##### LISTED ENTRIES

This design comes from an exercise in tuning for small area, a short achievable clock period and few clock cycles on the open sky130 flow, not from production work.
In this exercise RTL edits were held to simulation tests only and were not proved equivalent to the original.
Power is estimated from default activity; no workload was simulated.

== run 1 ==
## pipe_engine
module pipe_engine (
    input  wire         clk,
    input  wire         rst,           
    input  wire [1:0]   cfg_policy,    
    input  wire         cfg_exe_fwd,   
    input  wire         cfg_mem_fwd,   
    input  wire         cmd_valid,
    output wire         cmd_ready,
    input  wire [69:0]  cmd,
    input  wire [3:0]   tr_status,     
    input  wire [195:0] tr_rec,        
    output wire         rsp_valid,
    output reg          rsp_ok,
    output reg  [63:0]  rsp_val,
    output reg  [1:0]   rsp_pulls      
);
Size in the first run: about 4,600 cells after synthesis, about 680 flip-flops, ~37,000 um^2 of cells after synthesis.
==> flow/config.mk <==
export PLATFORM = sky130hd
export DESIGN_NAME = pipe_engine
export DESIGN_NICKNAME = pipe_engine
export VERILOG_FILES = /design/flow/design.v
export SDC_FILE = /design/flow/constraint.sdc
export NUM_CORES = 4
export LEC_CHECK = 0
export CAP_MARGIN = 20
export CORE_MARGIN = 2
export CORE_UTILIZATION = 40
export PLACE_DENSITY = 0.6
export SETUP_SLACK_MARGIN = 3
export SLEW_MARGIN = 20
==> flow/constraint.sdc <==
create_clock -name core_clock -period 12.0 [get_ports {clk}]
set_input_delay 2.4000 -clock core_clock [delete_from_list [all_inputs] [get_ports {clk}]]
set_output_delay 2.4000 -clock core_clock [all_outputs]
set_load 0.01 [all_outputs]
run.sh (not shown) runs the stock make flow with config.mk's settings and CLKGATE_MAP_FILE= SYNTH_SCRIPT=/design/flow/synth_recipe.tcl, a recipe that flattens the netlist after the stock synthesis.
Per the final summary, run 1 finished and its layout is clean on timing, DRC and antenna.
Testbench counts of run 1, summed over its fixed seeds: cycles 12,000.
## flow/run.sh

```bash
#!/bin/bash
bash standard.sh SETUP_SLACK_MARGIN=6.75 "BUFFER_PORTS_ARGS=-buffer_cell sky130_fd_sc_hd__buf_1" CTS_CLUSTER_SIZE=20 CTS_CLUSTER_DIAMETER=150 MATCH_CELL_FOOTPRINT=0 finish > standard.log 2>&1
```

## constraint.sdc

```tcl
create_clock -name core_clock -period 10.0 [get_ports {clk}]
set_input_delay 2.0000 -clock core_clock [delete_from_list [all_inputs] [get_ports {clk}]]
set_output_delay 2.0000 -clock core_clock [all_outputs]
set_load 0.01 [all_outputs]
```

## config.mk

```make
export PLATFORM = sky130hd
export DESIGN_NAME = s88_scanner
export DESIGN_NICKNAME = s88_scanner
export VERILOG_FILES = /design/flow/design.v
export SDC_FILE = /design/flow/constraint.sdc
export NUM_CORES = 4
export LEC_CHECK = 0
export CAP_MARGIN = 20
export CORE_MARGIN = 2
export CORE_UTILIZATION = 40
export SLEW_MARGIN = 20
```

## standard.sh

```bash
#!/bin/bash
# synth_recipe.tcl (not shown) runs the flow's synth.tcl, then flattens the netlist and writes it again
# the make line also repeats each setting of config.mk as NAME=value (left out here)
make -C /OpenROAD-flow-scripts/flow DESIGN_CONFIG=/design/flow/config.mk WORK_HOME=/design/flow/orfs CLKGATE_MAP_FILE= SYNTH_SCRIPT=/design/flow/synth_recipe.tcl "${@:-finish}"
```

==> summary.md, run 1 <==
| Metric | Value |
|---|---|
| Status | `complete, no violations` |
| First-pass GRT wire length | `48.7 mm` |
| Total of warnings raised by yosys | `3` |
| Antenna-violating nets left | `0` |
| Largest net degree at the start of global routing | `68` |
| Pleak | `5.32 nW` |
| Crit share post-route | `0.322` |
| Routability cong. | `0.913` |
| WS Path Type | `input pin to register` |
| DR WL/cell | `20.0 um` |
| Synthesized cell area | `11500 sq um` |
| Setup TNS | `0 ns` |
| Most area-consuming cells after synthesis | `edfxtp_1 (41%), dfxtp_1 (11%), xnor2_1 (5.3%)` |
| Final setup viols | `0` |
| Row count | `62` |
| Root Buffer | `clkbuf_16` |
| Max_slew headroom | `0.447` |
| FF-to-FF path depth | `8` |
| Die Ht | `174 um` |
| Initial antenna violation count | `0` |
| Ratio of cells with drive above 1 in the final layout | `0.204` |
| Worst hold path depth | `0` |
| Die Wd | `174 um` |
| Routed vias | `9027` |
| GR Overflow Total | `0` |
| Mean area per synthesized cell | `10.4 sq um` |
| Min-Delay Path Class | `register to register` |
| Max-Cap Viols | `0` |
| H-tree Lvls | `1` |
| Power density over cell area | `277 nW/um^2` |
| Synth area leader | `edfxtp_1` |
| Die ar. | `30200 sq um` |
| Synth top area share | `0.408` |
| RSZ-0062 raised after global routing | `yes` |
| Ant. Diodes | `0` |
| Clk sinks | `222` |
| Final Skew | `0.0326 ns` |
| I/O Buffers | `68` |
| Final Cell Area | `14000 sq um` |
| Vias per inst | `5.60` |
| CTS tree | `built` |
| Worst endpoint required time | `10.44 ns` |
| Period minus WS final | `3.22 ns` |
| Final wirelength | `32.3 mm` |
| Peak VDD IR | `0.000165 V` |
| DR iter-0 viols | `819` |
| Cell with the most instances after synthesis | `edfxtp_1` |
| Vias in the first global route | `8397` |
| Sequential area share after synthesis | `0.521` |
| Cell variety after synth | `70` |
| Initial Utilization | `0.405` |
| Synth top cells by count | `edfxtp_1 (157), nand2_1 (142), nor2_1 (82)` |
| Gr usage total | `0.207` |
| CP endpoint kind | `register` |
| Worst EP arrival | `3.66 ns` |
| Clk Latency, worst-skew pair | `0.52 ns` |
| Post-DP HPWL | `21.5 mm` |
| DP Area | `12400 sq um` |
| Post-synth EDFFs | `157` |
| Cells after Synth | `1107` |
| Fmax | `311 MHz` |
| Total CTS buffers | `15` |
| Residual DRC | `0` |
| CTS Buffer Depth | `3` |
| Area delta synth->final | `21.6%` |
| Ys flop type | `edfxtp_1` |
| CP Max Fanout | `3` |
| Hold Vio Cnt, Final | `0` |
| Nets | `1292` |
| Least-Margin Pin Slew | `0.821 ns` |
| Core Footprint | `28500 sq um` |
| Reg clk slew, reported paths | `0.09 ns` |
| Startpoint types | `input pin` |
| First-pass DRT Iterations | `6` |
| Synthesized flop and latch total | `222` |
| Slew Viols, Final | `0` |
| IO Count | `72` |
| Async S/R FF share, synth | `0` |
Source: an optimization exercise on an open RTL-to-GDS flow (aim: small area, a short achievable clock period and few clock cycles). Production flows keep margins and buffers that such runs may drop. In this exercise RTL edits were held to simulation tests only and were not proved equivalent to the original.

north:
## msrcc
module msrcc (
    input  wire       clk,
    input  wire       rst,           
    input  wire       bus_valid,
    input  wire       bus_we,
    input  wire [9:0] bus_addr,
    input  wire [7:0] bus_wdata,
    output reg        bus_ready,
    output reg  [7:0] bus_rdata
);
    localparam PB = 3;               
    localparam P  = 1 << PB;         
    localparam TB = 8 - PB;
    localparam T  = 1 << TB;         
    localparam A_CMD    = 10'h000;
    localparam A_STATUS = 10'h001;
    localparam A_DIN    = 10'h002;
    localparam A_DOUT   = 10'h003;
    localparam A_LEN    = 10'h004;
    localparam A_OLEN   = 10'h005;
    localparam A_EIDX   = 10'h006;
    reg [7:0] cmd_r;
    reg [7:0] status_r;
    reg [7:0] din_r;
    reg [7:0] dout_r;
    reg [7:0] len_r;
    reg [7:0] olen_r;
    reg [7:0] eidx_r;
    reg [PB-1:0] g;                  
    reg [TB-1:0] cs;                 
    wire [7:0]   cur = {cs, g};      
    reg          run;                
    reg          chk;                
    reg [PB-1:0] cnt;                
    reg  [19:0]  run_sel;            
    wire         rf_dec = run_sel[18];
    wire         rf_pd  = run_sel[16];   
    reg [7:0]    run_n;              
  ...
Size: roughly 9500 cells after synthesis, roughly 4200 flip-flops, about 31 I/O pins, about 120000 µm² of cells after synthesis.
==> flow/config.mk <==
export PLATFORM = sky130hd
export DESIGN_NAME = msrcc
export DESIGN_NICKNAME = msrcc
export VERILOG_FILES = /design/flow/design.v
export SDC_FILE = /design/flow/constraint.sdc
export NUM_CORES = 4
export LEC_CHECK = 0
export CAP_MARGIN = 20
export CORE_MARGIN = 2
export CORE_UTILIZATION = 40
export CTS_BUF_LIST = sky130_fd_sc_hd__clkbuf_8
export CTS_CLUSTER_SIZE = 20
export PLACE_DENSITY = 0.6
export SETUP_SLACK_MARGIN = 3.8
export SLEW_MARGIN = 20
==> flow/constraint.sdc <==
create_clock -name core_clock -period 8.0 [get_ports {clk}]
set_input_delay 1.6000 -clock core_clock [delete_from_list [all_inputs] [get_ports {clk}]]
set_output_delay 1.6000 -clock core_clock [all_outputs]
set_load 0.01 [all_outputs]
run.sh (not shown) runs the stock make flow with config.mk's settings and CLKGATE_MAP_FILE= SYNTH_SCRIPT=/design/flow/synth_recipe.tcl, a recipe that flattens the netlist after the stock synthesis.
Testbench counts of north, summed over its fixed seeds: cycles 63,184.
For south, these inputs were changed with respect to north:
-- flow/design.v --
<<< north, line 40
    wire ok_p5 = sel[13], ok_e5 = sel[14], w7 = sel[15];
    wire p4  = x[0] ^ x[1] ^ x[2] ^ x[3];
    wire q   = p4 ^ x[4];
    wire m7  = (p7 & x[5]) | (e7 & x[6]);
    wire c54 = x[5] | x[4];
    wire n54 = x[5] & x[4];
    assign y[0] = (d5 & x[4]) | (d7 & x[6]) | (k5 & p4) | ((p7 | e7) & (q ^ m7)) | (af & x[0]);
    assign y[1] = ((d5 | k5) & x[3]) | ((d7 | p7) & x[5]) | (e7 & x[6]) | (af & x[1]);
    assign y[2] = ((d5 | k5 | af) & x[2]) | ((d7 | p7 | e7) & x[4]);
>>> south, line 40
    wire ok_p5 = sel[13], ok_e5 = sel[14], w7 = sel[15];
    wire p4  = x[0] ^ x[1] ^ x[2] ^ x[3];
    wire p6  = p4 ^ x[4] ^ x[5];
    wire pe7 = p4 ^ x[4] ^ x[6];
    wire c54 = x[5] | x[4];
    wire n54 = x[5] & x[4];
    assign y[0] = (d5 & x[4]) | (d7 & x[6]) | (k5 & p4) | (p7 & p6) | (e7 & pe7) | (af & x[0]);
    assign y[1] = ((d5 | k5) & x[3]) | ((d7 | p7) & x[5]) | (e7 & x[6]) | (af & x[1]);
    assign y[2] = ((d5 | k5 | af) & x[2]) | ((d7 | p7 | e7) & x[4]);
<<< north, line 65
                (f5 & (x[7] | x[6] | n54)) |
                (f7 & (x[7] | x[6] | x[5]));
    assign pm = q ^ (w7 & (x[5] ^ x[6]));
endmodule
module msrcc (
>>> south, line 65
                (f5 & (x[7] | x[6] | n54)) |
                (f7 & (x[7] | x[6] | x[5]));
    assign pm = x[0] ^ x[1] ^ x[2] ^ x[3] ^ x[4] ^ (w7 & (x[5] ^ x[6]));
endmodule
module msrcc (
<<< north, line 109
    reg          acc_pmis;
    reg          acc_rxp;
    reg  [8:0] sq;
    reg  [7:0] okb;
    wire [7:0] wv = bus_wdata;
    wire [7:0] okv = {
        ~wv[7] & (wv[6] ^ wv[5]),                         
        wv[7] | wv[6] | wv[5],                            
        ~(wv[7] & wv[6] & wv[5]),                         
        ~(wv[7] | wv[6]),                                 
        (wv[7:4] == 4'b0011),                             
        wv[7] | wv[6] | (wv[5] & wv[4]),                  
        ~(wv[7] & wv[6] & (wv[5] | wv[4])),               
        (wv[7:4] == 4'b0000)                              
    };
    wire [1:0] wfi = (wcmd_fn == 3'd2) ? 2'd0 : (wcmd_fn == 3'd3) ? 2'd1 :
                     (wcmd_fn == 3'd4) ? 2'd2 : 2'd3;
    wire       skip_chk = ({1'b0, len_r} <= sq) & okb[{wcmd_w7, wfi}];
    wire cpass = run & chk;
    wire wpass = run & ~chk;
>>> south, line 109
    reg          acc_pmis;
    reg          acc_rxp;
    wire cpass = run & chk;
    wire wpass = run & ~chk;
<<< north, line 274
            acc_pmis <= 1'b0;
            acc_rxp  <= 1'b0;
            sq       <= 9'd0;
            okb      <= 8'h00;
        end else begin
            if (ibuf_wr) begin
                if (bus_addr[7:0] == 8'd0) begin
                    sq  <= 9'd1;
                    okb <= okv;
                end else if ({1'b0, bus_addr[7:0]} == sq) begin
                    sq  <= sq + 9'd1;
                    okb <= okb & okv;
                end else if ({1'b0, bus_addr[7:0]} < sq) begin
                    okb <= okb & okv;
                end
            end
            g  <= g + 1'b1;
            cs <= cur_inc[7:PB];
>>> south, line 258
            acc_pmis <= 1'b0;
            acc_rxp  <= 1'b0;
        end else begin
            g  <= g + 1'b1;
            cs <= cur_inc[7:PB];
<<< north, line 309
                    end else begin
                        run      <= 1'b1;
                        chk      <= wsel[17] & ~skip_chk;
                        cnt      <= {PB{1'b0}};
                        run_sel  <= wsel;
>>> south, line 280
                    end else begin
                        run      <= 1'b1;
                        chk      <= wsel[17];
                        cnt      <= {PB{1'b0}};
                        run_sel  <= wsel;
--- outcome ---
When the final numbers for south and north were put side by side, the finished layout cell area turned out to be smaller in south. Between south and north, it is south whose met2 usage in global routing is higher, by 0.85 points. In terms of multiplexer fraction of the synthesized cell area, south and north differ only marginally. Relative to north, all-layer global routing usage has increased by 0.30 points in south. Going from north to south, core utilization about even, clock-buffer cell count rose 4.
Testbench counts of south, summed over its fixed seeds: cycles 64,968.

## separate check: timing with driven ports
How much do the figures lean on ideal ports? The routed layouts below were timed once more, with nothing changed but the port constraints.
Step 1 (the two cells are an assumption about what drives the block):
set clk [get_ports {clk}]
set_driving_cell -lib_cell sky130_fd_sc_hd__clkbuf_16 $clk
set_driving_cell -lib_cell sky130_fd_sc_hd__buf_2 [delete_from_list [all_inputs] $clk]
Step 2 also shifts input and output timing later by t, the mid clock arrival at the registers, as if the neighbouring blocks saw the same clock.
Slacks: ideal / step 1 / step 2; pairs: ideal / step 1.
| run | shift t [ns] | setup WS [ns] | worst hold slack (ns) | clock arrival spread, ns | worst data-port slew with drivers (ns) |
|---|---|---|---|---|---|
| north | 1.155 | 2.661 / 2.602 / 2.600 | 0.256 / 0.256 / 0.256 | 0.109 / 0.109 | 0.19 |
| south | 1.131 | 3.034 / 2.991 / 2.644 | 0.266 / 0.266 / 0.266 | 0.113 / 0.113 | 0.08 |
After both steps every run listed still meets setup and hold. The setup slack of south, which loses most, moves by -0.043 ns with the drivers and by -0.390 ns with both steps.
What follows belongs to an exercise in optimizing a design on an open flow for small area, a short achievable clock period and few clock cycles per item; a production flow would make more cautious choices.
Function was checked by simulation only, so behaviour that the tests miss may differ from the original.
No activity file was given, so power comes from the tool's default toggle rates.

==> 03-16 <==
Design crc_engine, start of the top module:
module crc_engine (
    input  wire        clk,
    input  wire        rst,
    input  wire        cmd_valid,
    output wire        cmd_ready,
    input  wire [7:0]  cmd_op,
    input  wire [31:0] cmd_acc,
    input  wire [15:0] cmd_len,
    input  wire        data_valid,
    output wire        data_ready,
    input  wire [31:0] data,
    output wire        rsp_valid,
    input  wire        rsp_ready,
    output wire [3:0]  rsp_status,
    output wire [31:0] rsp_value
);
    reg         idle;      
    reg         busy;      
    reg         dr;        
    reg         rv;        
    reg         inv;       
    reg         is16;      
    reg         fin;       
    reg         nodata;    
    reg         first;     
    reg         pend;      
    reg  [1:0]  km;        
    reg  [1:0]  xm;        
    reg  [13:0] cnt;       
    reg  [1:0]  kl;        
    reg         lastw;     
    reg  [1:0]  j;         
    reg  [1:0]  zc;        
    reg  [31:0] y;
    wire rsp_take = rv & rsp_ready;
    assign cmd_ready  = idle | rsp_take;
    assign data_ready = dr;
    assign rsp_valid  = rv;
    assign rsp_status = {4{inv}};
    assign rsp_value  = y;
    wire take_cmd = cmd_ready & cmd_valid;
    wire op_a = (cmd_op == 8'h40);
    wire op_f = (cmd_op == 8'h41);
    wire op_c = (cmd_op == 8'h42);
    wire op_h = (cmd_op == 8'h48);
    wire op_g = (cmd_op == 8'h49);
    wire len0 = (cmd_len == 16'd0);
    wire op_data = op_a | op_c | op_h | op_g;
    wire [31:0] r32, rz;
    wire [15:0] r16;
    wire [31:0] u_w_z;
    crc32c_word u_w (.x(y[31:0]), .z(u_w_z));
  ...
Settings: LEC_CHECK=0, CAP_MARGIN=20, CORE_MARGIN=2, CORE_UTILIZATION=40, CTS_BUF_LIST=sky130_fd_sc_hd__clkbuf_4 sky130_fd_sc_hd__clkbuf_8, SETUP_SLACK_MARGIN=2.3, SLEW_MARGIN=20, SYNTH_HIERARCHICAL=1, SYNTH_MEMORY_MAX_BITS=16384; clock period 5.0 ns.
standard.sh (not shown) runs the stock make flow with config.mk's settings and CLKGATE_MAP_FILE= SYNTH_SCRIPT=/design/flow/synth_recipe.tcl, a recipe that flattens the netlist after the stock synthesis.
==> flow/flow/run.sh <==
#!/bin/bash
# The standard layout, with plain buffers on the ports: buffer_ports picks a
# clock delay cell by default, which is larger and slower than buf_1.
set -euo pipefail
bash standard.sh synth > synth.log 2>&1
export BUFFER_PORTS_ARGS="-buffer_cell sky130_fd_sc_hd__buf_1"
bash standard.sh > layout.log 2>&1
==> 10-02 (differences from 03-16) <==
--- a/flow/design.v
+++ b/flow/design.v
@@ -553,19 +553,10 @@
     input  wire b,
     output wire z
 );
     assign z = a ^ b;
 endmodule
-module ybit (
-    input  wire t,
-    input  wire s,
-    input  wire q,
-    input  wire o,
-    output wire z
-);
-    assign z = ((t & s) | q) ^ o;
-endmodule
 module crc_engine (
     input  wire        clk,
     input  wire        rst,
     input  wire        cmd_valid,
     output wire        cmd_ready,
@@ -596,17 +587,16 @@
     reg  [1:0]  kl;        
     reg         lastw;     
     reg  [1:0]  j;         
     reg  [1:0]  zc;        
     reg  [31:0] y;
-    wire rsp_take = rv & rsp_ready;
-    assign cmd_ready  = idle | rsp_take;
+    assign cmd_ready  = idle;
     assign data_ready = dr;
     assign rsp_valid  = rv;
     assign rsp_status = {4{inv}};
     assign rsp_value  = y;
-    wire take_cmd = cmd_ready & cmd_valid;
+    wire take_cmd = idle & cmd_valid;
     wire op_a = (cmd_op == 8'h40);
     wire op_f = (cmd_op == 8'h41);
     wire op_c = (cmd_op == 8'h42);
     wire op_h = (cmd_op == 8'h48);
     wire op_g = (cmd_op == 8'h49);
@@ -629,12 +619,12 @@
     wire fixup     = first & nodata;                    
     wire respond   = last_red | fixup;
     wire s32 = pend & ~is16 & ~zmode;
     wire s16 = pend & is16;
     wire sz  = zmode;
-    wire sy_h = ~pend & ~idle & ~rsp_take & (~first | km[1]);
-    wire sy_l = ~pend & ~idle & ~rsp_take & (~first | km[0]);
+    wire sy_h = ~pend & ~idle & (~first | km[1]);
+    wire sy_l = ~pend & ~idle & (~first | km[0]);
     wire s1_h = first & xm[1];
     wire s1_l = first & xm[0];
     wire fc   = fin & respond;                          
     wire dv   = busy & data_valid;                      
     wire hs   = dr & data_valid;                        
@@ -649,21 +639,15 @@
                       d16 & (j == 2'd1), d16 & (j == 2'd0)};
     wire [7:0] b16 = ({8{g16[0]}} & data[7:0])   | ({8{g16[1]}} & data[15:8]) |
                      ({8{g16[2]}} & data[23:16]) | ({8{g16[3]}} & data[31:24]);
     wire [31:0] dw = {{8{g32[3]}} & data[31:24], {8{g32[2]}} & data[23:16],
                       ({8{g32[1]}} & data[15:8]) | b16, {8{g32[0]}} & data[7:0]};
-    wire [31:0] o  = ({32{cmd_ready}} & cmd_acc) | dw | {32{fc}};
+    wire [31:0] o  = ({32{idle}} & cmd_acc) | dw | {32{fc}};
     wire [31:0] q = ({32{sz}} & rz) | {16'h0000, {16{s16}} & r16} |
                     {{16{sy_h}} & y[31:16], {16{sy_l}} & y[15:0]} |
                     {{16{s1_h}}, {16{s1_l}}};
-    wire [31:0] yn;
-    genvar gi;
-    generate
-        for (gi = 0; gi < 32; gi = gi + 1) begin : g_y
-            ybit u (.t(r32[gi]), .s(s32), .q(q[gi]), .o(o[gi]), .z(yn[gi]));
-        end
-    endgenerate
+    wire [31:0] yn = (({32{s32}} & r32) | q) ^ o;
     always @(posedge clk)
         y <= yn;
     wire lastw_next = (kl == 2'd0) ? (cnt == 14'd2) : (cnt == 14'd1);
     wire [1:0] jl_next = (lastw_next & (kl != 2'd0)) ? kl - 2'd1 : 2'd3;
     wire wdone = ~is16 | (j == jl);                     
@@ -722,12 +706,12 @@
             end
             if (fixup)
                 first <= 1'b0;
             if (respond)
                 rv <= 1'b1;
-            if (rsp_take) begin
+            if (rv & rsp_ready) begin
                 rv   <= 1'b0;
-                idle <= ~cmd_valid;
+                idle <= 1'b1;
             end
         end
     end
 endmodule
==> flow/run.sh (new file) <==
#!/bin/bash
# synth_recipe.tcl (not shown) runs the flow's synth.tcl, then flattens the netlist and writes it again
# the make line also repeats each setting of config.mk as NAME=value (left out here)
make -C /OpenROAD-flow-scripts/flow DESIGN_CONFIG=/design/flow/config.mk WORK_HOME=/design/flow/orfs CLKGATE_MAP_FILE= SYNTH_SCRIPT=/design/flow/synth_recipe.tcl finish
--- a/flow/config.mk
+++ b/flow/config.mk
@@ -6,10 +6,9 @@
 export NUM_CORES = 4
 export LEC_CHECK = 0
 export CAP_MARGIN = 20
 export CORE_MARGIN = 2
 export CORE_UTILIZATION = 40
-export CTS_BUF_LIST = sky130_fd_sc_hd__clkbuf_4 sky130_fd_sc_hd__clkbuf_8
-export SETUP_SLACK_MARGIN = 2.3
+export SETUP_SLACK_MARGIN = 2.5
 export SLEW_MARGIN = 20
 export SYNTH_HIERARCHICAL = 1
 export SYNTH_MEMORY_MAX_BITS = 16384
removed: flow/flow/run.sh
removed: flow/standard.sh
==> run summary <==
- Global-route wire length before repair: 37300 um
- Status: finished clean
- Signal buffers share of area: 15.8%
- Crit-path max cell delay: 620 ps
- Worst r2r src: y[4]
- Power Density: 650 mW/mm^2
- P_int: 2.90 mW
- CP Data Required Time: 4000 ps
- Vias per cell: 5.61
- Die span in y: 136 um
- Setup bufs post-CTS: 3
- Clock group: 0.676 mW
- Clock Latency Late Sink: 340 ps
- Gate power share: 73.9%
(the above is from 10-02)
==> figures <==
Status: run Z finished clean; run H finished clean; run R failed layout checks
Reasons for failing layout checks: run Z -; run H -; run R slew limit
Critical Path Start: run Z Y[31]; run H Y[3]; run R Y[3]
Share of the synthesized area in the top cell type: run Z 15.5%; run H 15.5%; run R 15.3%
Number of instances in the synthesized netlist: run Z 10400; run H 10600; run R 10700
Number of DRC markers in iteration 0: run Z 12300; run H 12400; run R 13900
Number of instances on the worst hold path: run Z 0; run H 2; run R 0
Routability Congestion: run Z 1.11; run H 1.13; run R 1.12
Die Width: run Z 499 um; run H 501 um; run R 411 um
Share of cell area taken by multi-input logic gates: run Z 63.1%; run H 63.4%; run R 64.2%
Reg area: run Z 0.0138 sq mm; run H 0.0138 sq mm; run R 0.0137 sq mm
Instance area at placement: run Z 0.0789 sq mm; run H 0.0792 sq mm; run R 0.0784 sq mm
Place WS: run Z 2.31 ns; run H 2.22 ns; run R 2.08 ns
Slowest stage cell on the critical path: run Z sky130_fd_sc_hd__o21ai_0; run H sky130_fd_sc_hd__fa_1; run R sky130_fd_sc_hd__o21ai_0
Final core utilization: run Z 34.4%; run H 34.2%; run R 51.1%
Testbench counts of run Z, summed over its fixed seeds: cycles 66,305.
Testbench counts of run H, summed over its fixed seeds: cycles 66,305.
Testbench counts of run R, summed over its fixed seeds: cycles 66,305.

##########

**DIRECTIONS**
Please transcribe only the lines in the records above running from the line that has "Synthesized cell area |" through the line that has "Peak VDD IR", both included, exactly as they appear.

**OUTPUT BELOW**
| Synthesized cell area | `11500 sq um` |
| Setup TNS | `0 ns` |
| Most area-consuming cells after synthesis | `edfxtp_1 (41%), dfxtp_1 (11%), xnor2_1 (5.3%)` |
| Final setup viols | `0` |
| Row count | `62` |
| Root Buffer | `clkbuf_16` |
| Max_slew headroom | `0.447` |
| FF-to-FF path depth | `8` |
| Die Ht | `174 um` |
| Initial antenna violation count | `0` |
| Ratio of cells with drive above 1 in the final layout | `0.204` |
| Worst hold path depth | `0` |
| Die Wd | `174 um` |
| Routed vias | `9027` |
| GR Overflow Total | `0` |
| Mean area per synthesized cell | `10.4 sq um` |
| Min-Delay Path Class | `register to register` |
| Max-Cap Viols | `0` |
| H-tree Lvls | `1` |
| Power density over cell area | `277 nW/um^2` |
| Synth area leader | `edfxtp_1` |
| Die ar. | `30200 sq um` |
| Synth top area share | `0.408` |
| RSZ-0062 raised after global routing | `yes` |
| Ant. Diodes | `0` |
| Clk sinks | `222` |
| Final Skew | `0.0326 ns` |
| I/O Buffers | `68` |
| Final Cell Area | `14000 sq um` |
| Vias per inst | `5.60` |
| CTS tree | `built` |
| Worst endpoint required time | `10.44 ns` |
| Period minus WS final | `3.22 ns` |
| Final wirelength | `32.3 mm` |
| Peak VDD IR | `0.000165 V` |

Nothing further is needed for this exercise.